Actual behavior is as follows: The data is spread over a labeled range from 0 to ~10000 units. The y-axis appears to be in log base 2 scale, which is fine. However, the labeled units are Hz rather than mels, which is incorrect.
Summary: The range of values (y-axis ticks) seems incorrect, and the label “Hz” should be converted to “Mels”.
To Reproduce:
The following code will produce side by side of a standard spectrogram produced using stft()
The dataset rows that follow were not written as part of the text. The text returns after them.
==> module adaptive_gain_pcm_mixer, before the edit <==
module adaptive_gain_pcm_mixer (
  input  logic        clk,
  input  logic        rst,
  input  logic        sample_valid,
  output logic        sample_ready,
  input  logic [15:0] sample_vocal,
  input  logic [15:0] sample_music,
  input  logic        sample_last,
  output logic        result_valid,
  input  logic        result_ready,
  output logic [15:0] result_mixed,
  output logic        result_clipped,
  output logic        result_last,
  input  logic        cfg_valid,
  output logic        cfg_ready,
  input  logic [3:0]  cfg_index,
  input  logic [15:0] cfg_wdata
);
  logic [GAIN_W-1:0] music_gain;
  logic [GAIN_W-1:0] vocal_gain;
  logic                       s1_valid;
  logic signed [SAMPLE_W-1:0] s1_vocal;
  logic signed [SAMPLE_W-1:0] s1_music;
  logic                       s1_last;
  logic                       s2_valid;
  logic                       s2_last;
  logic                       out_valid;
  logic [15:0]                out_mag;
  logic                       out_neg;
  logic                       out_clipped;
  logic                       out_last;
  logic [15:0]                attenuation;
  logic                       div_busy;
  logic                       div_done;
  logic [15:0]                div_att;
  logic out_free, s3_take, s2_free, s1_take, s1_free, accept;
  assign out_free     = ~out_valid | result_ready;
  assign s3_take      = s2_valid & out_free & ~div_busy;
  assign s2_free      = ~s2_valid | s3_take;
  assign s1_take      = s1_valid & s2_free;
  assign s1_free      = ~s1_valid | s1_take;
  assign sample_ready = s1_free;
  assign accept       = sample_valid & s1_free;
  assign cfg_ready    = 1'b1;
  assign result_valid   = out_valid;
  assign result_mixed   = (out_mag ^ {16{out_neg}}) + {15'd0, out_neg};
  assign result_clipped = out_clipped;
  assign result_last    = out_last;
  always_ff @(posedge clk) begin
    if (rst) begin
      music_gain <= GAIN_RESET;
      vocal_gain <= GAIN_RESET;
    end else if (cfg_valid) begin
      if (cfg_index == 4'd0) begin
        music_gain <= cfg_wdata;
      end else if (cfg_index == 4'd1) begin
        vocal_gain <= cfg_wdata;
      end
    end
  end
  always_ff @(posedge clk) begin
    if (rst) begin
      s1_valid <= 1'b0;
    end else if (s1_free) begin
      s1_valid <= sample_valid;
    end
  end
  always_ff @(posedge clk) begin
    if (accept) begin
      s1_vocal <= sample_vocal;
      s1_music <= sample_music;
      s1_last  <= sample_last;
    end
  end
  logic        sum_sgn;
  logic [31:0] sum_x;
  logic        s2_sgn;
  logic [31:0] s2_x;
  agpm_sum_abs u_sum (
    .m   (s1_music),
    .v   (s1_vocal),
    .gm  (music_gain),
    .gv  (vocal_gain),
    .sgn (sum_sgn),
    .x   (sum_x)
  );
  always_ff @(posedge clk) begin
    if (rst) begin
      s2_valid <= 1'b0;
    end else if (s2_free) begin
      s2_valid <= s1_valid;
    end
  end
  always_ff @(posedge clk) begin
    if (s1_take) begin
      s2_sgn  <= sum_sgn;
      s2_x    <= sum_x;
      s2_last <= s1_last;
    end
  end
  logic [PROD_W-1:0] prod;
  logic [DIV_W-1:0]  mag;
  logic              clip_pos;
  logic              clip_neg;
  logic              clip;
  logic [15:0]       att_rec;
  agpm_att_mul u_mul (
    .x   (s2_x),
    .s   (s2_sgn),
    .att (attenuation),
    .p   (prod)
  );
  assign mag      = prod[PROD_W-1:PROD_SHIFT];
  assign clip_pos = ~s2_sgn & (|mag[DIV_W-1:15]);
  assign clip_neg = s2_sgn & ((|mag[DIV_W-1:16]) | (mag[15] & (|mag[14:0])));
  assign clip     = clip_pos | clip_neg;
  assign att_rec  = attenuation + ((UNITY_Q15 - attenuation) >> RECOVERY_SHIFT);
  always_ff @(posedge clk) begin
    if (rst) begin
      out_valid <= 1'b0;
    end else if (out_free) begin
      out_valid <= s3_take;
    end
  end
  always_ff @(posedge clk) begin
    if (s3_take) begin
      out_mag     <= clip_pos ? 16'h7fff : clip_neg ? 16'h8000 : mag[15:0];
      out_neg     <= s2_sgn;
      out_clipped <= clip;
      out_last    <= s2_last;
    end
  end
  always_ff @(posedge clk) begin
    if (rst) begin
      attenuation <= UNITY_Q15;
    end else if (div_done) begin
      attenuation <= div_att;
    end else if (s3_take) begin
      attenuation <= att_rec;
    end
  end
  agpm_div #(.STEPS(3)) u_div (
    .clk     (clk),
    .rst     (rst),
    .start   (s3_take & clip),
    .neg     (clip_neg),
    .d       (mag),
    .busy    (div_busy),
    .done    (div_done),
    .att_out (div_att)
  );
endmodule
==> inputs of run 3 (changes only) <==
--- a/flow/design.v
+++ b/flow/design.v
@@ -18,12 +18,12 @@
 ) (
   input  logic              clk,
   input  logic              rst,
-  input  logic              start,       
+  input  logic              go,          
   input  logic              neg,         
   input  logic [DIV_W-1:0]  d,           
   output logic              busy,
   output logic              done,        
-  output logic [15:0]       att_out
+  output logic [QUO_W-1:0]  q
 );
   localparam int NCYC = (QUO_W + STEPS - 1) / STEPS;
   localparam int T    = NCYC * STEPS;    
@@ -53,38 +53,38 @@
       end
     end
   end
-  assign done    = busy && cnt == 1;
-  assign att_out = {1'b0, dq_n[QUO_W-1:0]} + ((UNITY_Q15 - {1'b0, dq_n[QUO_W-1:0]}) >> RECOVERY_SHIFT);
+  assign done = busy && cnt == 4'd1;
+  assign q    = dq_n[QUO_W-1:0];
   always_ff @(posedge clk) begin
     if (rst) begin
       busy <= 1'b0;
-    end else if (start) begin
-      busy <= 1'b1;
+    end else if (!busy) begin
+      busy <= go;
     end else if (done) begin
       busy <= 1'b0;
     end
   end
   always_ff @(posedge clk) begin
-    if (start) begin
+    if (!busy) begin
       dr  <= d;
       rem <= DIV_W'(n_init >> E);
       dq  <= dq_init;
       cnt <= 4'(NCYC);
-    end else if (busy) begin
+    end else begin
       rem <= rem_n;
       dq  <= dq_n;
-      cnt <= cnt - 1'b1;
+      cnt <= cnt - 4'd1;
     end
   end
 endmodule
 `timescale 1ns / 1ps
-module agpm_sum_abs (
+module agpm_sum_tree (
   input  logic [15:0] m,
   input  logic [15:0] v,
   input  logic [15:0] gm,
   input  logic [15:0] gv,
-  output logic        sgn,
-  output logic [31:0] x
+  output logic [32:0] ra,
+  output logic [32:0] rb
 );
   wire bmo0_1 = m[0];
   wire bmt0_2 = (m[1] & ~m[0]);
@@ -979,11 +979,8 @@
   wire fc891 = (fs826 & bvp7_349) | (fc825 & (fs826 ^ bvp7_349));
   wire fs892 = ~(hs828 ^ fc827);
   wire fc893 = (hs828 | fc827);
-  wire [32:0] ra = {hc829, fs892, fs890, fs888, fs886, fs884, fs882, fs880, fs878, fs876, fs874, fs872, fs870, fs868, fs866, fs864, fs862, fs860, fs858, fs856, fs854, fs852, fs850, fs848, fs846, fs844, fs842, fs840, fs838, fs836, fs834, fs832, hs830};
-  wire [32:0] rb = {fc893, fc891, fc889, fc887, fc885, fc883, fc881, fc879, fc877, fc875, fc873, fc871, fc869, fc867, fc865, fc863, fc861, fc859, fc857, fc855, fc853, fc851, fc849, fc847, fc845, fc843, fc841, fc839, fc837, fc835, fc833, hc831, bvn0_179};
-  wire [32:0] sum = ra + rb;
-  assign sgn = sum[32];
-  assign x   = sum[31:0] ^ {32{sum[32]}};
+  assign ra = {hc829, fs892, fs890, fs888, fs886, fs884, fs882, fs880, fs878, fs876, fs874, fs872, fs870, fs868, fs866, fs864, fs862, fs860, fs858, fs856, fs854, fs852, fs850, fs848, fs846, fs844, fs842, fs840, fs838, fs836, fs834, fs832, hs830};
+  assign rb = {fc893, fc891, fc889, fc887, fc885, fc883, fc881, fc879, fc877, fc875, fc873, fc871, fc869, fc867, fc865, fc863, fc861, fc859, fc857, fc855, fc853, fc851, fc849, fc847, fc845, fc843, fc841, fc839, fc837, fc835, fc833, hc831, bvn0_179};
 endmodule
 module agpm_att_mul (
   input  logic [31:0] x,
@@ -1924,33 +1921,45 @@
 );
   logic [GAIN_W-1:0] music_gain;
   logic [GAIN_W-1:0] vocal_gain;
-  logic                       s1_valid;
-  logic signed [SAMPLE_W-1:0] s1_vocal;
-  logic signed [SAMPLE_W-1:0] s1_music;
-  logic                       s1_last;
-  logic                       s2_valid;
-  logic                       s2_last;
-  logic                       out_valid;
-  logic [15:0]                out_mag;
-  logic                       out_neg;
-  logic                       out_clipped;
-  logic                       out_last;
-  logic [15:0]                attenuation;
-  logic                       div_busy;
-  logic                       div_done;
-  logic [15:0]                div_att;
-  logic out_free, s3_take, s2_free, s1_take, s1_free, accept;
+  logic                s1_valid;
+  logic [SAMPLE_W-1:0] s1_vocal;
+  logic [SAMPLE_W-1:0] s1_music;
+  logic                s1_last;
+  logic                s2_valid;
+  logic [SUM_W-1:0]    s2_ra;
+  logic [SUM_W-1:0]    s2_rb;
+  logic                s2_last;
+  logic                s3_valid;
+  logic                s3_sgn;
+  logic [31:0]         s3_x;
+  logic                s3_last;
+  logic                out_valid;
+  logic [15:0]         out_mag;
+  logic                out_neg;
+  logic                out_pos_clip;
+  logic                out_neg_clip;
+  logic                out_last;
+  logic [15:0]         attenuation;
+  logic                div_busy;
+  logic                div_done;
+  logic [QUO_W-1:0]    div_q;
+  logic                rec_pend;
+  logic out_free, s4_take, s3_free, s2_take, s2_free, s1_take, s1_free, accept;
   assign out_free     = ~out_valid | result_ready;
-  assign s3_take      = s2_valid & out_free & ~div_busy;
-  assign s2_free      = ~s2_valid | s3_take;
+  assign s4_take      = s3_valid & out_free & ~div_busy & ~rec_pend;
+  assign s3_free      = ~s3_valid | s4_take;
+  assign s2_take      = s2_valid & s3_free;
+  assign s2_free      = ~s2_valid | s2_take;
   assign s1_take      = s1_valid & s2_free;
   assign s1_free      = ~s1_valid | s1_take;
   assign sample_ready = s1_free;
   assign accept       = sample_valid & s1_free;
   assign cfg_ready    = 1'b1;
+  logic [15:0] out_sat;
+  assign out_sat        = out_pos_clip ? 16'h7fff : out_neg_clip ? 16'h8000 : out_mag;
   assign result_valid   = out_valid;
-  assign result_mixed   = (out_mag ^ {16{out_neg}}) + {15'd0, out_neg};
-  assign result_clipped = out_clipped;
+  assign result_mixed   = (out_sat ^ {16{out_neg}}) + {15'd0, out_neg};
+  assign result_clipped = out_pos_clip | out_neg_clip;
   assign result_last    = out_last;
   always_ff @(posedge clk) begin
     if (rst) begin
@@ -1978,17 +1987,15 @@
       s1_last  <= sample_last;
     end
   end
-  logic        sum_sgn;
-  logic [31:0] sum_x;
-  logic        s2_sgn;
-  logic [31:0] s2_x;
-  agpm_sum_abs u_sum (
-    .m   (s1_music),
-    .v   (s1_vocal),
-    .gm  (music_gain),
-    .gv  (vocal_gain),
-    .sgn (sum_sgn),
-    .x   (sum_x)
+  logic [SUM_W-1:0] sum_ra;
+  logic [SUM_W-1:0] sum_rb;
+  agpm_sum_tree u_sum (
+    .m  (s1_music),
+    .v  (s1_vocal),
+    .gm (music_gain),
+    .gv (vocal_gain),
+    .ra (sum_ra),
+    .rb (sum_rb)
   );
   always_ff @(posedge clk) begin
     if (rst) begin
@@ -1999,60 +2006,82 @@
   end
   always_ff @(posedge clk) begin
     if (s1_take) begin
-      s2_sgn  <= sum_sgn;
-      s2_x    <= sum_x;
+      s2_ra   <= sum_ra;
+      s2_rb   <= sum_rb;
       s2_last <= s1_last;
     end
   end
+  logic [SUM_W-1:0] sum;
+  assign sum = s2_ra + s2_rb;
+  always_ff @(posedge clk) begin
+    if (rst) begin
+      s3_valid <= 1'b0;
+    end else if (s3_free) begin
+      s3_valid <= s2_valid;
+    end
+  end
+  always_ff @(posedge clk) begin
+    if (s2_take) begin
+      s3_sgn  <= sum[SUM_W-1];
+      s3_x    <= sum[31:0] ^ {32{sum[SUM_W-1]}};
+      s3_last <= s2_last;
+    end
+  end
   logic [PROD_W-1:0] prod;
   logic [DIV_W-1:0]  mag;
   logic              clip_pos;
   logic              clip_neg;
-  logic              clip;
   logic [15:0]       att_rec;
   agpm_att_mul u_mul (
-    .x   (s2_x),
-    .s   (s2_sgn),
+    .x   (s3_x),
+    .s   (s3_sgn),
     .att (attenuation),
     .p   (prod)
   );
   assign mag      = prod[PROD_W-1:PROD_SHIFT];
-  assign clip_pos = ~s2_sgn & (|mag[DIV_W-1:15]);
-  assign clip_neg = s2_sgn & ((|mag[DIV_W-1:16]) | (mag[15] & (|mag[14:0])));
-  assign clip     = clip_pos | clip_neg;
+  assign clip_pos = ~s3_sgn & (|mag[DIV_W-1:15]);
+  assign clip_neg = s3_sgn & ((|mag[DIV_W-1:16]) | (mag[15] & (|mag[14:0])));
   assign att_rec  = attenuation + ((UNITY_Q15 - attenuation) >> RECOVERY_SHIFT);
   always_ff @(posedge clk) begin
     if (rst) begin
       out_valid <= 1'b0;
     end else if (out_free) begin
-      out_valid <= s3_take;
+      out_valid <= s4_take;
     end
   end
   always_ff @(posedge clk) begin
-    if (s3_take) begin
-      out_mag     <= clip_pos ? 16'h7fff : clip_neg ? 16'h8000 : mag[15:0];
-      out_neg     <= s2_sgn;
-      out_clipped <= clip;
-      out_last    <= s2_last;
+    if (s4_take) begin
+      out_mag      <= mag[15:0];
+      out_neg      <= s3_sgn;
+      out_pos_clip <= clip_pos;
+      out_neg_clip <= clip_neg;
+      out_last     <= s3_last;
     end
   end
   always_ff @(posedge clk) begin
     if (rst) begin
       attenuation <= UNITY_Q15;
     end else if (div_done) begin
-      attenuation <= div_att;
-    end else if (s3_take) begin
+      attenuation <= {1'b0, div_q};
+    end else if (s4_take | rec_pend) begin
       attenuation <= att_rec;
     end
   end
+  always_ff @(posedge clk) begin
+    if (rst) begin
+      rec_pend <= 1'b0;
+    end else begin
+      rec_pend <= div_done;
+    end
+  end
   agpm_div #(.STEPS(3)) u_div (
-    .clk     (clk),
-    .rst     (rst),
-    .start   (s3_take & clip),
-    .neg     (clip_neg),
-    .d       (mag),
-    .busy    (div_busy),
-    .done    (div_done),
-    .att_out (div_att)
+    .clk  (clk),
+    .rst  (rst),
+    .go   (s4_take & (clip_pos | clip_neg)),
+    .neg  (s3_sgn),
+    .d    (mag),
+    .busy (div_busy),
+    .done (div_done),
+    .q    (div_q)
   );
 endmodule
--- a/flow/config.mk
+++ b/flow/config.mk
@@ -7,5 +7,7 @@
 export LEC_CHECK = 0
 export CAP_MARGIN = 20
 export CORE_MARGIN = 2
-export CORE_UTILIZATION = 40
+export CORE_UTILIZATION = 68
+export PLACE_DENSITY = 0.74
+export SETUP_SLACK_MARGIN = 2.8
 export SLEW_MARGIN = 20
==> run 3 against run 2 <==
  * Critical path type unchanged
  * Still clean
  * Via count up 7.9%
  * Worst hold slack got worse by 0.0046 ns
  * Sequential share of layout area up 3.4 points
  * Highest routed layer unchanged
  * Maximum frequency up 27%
and a mel spectrogram which is produced using librosa.feature.melspectrogram()
applied to the original stft()
output.
import librosa as li
import librosa.display
import numpy as np
import matplotlib.pyplot as plt
import scipy.signal as sig
# load sample audio
file = li.ex('trumpet')
aud, sr = li.load(file, sr=None)
n_ftt = 512
rsr = 11025
# apply low pass filter before downsampling. Attenuate at resample rate divided by 2.
cutoff = rsr / 2
sos = sig.butter(10, cutoff, fs=sr, btype='lowpass', analog=False, output='sos')
aud = sig.sosfilt(sos, aud)
# downsample and update sample rate value
aud, sr = li.resample(aud, sr, rsr), rsr
# create both standard and mel spectrograms:
spec = li.stft(aud, n_fft=512, window=sig.windows.hamming)
spec = np.abs(spec)
mel_spec = li.feature.melspectrogram(S=spec, sr=11025)
# plot standard spectrogram and mel-scale spectrogram side by side:
fig, axes = plt.subplots(1, 2, figsize=(10, 4))
specs = (li.amplitude_to_db(sp) for sp in (spec, mel_spec))
scales = ('hz', 'mel')
for i, (sp, sc) in enumerate(zip(specs, scales)):
li.display.specshow(sp, x_axis='time', y_axis=sc, sr=sr, ax=axes[i])
plt.tight_layout()
plt.show()
Screenshots This is the result of the “To Reproduce” code above:
Software versions*
Windows-10-10.0.14393-SP0
Python 3.8.0 (tags/v3.8.0:fa919fd, Oct 14 2019, 19:37:50) [MSC v.1916 64 bit (AMD64)]
NumPy 1.19.1
SciPy 1.5.2
librosa 0.8.0
INSTALLED VERSIONS
------------------
python: 3.8.0 (tags/v3.8.0:fa919fd, Oct 14 2019, 19:37:50) [MSC v.1916 64 bit (AMD64)]
librosa: 0.8.0
audioread: 2.1.8
numpy: 1.19.1
scipy: 1.5.2
sklearn: 0.23.2
joblib: 0.16.0
decorator: 4.4.2
soundfile: 0.10.3
resampy: 0.2.2
numba: 0.50.1
numpydoc: None
sphinx: 3.1.1
sphinx_rtd_theme: None
sphinxcontrib.versioning: None
sphinx-gallery: None
pytest: 6.0.1
pytest-mpl: None
pytest-cov: None
matplotlib: 3.3.0
presets: None
Additional context That’s it! Perhaps I’m missing something conceptually or there is an error in my code, but I think I’ve got everything right. If I’ve messed something up, I apologize for reporting this as a bug!
Issue Analytics
- State:
- Created 3 years ago
- Comments:6 (5 by maintainers)
Top GitHub Comments
It feels a little bloaty, but I’d be okay with it. It would just be a pass-through param at this line: https://github.com/librosa/librosa/blob/7a5efc5f8b921db6ee8079b411629198c2154a18/librosa/display.py#L1266
@wcneill maybe it would help to understand how this is all implemented under the hood.
When you say
y_axis='mel'
, specshow will calculate the center frequency (in Hz) of each mel band, based on the parameters (sampling rate, nfft, etc). It will then render the spectrogram in natural (y-axis) coordinates, which in this case means Hz. Finally, based on how the Slaney (default) filters are defined, it uses a linear axis warping below 1KHz, and a logarithmic warping above 1KHz (asymlog
axis, in matplotlib speak) to stretch the rendered figure. The reason we do it this way is so that the y-axis is always in Hz, and you can interact with the plot accordingly: eg by plotting f0 curves (also measured in hz), or highlighting frequency bands of interest, etc. Similar things are done for linear stft, log-frequency stft, and cqt: the coordinates will all be transformed so that the resulting y-axis is in Hz.